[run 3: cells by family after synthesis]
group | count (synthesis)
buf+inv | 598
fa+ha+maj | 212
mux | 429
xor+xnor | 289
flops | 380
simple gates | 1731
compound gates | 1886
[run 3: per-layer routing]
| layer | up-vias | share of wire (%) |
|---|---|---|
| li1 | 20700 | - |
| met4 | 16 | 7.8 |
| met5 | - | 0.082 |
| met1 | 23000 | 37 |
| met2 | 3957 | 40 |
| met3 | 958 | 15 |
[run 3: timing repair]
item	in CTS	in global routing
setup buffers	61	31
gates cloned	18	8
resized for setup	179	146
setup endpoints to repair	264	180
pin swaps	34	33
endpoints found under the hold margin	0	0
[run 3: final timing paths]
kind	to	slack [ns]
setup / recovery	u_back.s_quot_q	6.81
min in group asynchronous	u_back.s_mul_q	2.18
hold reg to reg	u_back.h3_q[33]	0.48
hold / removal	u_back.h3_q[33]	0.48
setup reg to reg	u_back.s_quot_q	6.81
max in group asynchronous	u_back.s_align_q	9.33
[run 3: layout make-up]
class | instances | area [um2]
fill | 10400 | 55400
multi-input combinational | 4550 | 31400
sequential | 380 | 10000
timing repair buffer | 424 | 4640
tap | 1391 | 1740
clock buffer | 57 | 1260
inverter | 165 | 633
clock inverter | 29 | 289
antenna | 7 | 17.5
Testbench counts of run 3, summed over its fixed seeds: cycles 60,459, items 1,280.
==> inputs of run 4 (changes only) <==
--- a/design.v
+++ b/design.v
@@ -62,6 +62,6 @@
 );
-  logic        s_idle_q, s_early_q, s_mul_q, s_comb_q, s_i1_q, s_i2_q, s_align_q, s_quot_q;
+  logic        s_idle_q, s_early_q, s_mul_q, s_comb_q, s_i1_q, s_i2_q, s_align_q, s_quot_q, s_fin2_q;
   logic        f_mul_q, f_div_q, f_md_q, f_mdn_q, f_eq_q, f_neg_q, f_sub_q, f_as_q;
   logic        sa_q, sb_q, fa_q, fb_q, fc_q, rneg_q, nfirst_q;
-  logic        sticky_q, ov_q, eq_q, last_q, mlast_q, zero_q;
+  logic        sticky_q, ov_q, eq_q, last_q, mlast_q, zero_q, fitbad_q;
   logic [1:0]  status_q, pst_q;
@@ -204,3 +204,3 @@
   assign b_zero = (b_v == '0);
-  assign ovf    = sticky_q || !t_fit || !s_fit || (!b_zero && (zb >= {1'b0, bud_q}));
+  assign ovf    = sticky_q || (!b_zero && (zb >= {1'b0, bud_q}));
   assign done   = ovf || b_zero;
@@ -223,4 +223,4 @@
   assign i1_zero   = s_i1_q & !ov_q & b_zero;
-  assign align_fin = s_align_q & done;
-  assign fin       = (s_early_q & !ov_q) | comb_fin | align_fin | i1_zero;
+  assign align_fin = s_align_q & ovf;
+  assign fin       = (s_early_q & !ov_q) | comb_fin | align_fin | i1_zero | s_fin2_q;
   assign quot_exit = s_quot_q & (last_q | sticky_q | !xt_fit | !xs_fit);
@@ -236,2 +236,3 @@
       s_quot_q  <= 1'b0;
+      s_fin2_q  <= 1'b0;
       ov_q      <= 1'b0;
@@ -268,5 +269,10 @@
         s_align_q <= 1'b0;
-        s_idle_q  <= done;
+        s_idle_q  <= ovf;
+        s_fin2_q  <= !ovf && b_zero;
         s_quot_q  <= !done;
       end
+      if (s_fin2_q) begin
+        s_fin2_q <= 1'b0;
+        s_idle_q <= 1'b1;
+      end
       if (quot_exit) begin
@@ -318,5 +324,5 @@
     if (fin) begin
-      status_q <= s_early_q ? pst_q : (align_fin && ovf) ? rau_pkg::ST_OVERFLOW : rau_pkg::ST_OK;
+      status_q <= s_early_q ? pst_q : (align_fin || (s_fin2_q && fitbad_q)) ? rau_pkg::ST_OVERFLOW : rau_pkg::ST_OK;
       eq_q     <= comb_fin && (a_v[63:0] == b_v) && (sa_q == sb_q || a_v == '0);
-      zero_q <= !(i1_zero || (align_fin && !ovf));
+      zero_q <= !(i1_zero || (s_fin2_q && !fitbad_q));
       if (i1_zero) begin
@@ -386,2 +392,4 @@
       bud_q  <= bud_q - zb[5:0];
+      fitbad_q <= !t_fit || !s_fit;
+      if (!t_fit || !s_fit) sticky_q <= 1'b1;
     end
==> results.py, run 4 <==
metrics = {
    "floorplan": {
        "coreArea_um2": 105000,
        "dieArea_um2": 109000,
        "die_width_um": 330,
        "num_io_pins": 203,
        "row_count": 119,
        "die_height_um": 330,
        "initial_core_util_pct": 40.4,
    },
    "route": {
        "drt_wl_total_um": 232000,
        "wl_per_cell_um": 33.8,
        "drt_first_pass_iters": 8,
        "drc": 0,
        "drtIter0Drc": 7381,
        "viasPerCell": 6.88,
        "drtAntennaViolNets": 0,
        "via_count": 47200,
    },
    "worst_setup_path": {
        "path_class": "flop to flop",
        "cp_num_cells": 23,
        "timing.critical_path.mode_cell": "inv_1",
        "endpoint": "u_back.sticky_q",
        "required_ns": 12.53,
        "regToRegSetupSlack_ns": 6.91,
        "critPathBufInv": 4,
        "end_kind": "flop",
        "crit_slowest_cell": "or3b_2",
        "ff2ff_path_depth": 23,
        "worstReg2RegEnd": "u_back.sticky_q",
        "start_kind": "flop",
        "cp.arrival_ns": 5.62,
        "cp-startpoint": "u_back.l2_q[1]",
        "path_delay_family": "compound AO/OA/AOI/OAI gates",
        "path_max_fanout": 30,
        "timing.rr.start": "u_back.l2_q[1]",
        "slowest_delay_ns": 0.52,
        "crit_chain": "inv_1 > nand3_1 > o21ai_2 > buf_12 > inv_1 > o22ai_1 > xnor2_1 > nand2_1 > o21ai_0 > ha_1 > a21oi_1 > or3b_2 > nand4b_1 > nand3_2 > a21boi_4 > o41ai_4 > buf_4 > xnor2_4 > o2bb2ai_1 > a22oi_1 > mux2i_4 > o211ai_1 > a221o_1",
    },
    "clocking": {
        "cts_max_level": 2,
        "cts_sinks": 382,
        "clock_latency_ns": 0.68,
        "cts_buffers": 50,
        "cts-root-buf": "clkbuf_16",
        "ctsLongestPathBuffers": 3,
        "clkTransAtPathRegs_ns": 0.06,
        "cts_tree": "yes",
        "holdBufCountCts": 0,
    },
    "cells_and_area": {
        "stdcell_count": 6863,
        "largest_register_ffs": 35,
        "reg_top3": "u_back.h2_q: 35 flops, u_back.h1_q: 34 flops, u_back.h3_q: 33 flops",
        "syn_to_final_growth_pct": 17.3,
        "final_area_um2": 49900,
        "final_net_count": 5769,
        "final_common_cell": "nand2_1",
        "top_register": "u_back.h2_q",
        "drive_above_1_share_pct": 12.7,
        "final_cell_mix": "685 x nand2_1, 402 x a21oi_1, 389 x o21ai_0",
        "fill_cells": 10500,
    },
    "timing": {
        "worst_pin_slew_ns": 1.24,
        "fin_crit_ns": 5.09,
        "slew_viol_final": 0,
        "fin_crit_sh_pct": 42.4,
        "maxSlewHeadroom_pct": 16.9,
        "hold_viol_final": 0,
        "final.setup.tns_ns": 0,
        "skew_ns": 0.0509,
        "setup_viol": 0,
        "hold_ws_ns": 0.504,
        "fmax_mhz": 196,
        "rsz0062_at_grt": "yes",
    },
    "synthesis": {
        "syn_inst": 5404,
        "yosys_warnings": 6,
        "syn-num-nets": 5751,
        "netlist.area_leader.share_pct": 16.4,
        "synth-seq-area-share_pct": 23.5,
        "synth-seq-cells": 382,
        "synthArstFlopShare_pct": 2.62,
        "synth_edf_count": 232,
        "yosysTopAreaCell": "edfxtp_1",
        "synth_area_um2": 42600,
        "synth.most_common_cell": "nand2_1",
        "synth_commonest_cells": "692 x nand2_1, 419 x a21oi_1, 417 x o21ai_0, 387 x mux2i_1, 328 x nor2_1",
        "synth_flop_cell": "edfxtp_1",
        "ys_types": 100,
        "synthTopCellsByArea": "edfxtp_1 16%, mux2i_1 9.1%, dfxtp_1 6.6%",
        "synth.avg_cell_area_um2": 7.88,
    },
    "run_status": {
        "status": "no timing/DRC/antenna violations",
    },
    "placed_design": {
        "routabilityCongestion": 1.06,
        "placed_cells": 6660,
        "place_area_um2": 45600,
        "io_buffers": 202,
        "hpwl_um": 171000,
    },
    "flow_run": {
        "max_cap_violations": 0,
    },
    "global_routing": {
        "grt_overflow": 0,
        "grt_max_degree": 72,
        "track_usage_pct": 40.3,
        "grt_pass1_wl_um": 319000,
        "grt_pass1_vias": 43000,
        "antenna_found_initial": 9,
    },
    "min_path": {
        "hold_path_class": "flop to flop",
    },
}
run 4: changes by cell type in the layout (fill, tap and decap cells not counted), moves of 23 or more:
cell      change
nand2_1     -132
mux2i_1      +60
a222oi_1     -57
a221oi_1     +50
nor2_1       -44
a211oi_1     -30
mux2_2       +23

* * * * *

● **Task description**
Repeat exactly the lines of the listing above, from the one with "if (quot_exit) begin" down to the one with "(align_fin && !ovf));"; both of those lines belong in the range.

● **Result for this task**
       if (quot_exit) begin
@@ -318,5 +324,5 @@
     if (fin) begin
-      status_q <= s_early_q ? pst_q : (align_fin && ovf) ? rau_pkg::ST_OVERFLOW : rau_pkg::ST_OK;
+      status_q <= s_early_q ? pst_q : (align_fin || (s_fin2_q && fitbad_q)) ? rau_pkg::ST_OVERFLOW : rau_pkg::ST_OK;
       eq_q     <= comb_fin && (a_v[63:0] == b_v) && (sa_q == sb_q || a_v == '0);
-      zero_q <= !(i1_zero || (align_fin && !ovf));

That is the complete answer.